**TASK PROMPT**
Your answer should be the exact lines of the data below from the one containing "synth_xor_xnor_area_share_pct = 3.235" through the one containing "area_growth_syn_to_layout_pct = 17.14"; please include nothing else.

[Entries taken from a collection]
### src/rtl/countdown_timer_16bit.sv
// countdown_timer_16bit: prescaled 16-bit down-counter with terminal-count pulse and optional auto-reload
module countdown_timer_16bit #(
  parameter int WIDTH = 16,
  parameter int PRE_W = 8
) (
  input  logic             clk,
  input  logic             reset,
  input  logic             enable,
  input  logic             load,
  input  logic [WIDTH-1:0] load_value,
  input  logic             auto_reload,
  input  logic [PRE_W-1:0] prescale,
  output logic [WIDTH-1:0] count,
  output logic             tc,
  output logic             running,
  output logic             done
);
  typedef enum logic [1:0] {IDLE, RUN, EXPIRED} state_t;
  state_t state, state_n;
  logic [WIDTH-1:0] count_n, reload_reg, reload_n;
  logic [PRE_W-1:0] pre_cnt, pre_n;
  logic tc_n;
  logic tick;
  assign tick = state == RUN && enable && pre_cnt == prescale;
  always_ff @(posedge clk) begin
    if (reset) begin
      state <= IDLE;
      count <= '0;
      reload_reg <= '0;
      pre_cnt <= '0;
      tc <= 1'b0;
    end else begin
      state <= state_n;
      count <= count_n;
      reload_reg <= reload_n;
      pre_cnt <= pre_n;
      tc <= tc_n;
    end
  end
  always_comb begin
    state_n = state;
    count_n = count;
    reload_n = reload_reg;
    pre_n = pre_cnt;
    tc_n = 1'b0;
    if (load) begin
      count_n = load_value;
      reload_n = load_value;
      pre_n = '0;
      state_n = load_value != '0 ? RUN : EXPIRED;
    end else if (state == RUN && enable) begin
      pre_n = tick ? '0 : pre_cnt + PRE_W'(1);
      if (tick && count > WIDTH'(1)) count_n = count - WIDTH'(1);
      else if (tick) begin
        // expiry: reload in the same edge so the period has no extra cycle
        tc_n = 1'b1;
        count_n = auto_reload ? reload_reg : '0;
        state_n = auto_reload ? RUN : EXPIRED;
      end
    end
  end
  assign running = state == RUN;
  assign done = state == EXPIRED;
endmodule

### config.mk
export PLATFORM = sky130hd
export DESIGN_NAME = countdown_timer_16bit
export DESIGN_NICKNAME = d
export VERILOG_FILES = /design/src/rtl/countdown_timer_16bit.sv
export SDC_FILE = /design/constraint.sdc
export NUM_CORES = 1
export LEC_CHECK = 0
export ABC_AREA = 1
export BUFFER_PORTS_ARGS = -buffer_cell sky130_fd_sc_hd__buf_2
export CAP_MARGIN = 30
export CELL_PAD_IN_SITES_DETAIL_PLACEMENT = 2
export CELL_PAD_IN_SITES_GLOBAL_PLACEMENT = 2
export CORE_UTILIZATION = 32
export CTS_BUF_LIST = sky130_fd_sc_hd__clkbuf_16
export CTS_CLUSTER_DIAMETER = 30
export DETAILED_ROUTE_END_ITERATION = 8
export PLACE_DENSITY_LB_ADDON = 0.25
export SYNTH_ARGS = -nofsm -noshare
export SYNTH_HDL_FRONTEND = slang
export SYNTH_SLANG_ARGS = --single-unit
### constraint.sdc
create_clock -name clk -period 4.95 [get_ports clk]
set_clock_uncertainty 0.1 [all_clocks]
set_input_delay 1.2375 -clock clk [delete_from_list [all_inputs] [get_ports clk]]
set_output_delay 1.2375 -clock clk [all_outputs]
set_load 0.005 [all_outputs]
==> flow_summary.ini <==
[worst_setup_path]
critical_path.cell_chain = buf_2 > clkinv_1 > buf_4 > nand2_2 > nor2_1 > nand2_1 > nand2_1 > nand2_1 > nand2_1
worstReg2RegEnd = count[3]
worst-path-buf-inv = 3
worstSetupPathType = input pin to register
rrSetupSlack_ns = 2.47
cp_slowest_cell = clkinv_1
cp.arrival_ns = 2.78
cp.required_ns = 5.04
rr_worst_depth = 12
endpoint = count[3]
worst-path-max-fanout = 27
crit_family = buffers and inverters
crit_path_end_kind = register
crit_cells = 9
crit_path_start = load
r2r_start = count[0]
slowest_delay_ns = 0.37
cp_common_cell = nand2_1
critPathLaunchType = input pin

[sta]
post-route-min-period_ns = 2.684
finalCritPeriodShare_pct = 54.23
relSlewSlack_pct = 54.83
timing.hold.ws_ns = 0.3681
setup_violations = 0
tns_ns = 0
rsz0062_at_grt = false
max_freq_mhz = 372.5
tightest_slew_ns = 0.6776
hold_violations = 0
maxSlewViolCount = 0

[synthesis]
ys_ff_latch = 43
synth_adder_area_share_pct = 1.386
synth.avg_cell_area_um2 = 6.168
yosysWarnings = 0
synth_xor_xnor_area_share_pct = 3.235
yosys.area_share.simple_pct = 45.52
syn_inst = 439
synth_top_family_by_area = simple AND/OR/NAND/NOR gates
synth_cell_types = 31
synth_area_um2 = 2708
syn_nets = 471
synth-compound-area-share_pct = 8.595
synth.mux.area_fraction_pct = 0
synth-seq-area-share_pct = 31.79

[die]
rows = 33
die_h_um = 93.99
core_area_um2 = 8217
die_w_um = 93.99
io_pins = 48
die-area_um2 = 8833
start_util_pct = 32.95

[cts]
cts.htree.levels = 2
cts-root-buf = clkbuf_16
clk_path_buf_depth = 2
ctsHoldBuffers = 0
post_cts_buffers = 0
cts_resized = 0
path_clk_slew_ns = 0.07
cts_tree = yes
cts-buffers-inserted = 5
clk_latency_ns = 0.29
cts.sinks = 43

[cells_and_area]
final_nets = 513
area_growth_syn_to_layout_pct = 17.14
final_common_cell = nand2_1
layout_common_cells = nand2_1 (145), inv_1 (47), buf_2 (47)
antennaDiodeCount = 0
layout-drive-gt1-share_pct = 16.42
final_util_pct = 38.60

[routing]
dr.pass1.iters = 4
wl_um = 10230
vias = 3054
antenna_left = 0
first_iter_violations = 170
wl_per_cell_um = 17.46
drc = 0
vias_per_cell = 5.212

[status]
status = finished, final reports clean

[place]
dp_hpwl_um = 7546
port_buffers = 47
routabilityCongestion = 0.7906

[grt]
grt_pass1_vias = 3208
grt_start_max_net_pins = 31
gr-total-overflow = 0
grt_first_pass_wirelength_um = 16700
antenna_found_initial = 0
grt_usage_pct = 24.99

[job]
cap_violations = 0

[worst_hold_path]
min_path_type = register to register

[pwr]
peakVddDrop_mv = 0.1220
p_leak_uw = 0.001548
cellPowerDensity_nw_per_um2 = 285.9
==> layer usage <==
layer  track usage, %  vias up  part of all wire (%)
met5                0        -                     0
met4            5.769        0                   1.4
met3            3.560       14                   4.1
met2            41.42       61                    47
met1            34.04     1500                    48
li1                 -     1479                     -
==> worst min path at each step <==
| stage | startpoint | end | slack [ns] | depth (start not counted) |
|---|---|---|---|---|
| floorplan | reload_reg[0] | reload_reg[0] | 0.34 | 2 |
| global placement | reload_reg[11] | reload_reg[11] | 0.35 | 2 |
| detailed placement | reload_reg[14] | reload_reg[14] | 0.36 | 2 |
| CTS | reload_reg[0] | reload_reg[0] | 0.37 | 2 |
| global route | reload_reg[9] | reload_reg[9] | 0.40 | 2 |
| finish | reload_reg[15] | reload_reg[15] | 0.37 | 2 |
==> worst reg2reg max path: cells and delay by family, from the launching register on <==
family | cells | cell delay (ns)
AOI/OAI and AO/OA | 1 | 0.11
and+or+nand+nor | 8 | 1.06
buffers and inverters | 2 | 0.29
adders and majority gates | 1 | 0.30
DFF | 1 | 0.51
==> Yosys cell counts (all sizes together) <==
cell / n / area [µm²]
nand2: 156 / 618.1
nor2: 52 / 230.2
inv: 49 / 183.9
nand3: 47 / 250.2
dfxtp: 43 / 860.8
a21oi: 34 / 173.9
nand4: 10 / 62.56
nor3: 8 / 51.30
clkbuf: 7 / 26.28
xor2: 7 / 61.31
buf: 6 / 42.54
o21ai: 6 / 30.03
ha: 3 / 37.54
xnor2: 3 / 26.28
nor4: 2 / 12.51
o31ai: 2 / 15.01
a211oi: 1 / 7.510
clkinv: 1 / 3.750
nor3b: 1 / 7.510
o22ai: 1 / 6.260
==> cells by family (layout without fill, tap and decap cells) <==
kind of cell | count (synthesis) | after routing
AND/OR/NAND/NOR | 276 | 276
buffers and inverters | 63 | 105
AO/OA/AOI/OAI | 44 | 44
flip-flops | 43 | 43
XOR/XNOR | 10 | 10
adder cells (fa/ha/maj) | 3 | 3
==> where the power goes <==
part           switching [µW]  internal (µW)
Combinational            99.8           51.3
Clock                     142            234
Sequential               18.6            362
Total                     260            647
==> final cells by class <==
| cell class | count | area [µm²] |
|---|---|---|
| clock buffer | 5 | 125.1 |
| inverter | 50 | 187.7 |
| tap | 105 | 131.4 |
| clock inverter | 2 | 33.78 |
| timing repair buffer | 48 | 242.7 |
| multi-input combinational | 333 | 1590 |
| sequential | 43 | 860.8 |
| fill | 1036 | 5045 |
==> through the flow <==
stage          instances  total power [µW]  area (µm²)  setup WS, ns
2_1_floorplan        439             478.7        2708         2.564
3_3_place_gp         579             529.9        3013         2.056
3_5_place_dp         579             536.8        3013         2.001
4_1_cts              586             913.8        3172         2.238
5_1_grt              586             951.3        3172         2.130
6_report             586             906.8        3172         2.266
Note: power is estimated with default switching activity, not from simulation.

**COMPLETED TASK**
synth_xor_xnor_area_share_pct = 3.235
yosys.area_share.simple_pct = 45.52
syn_inst = 439
synth_top_family_by_area = simple AND/OR/NAND/NOR gates
synth_cell_types = 31
synth_area_um2 = 2708
syn_nets = 471
synth-compound-area-share_pct = 8.595
synth.mux.area_fraction_pct = 0
synth-seq-area-share_pct = 31.79

[die]
rows = 33
die_h_um = 93.99
core_area_um2 = 8217
die_w_um = 93.99
io_pins = 48
die-area_um2 = 8833
start_util_pct = 32.95

[cts]
cts.htree.levels = 2
cts-root-buf = clkbuf_16
clk_path_buf_depth = 2
ctsHoldBuffers = 0
post_cts_buffers = 0
cts_resized = 0
path_clk_slew_ns = 0.07
cts_tree = yes
cts-buffers-inserted = 5
clk_latency_ns = 0.29
cts.sinks = 43

[cells_and_area]
final_nets = 513
area_growth_syn_to_layout_pct = 17.14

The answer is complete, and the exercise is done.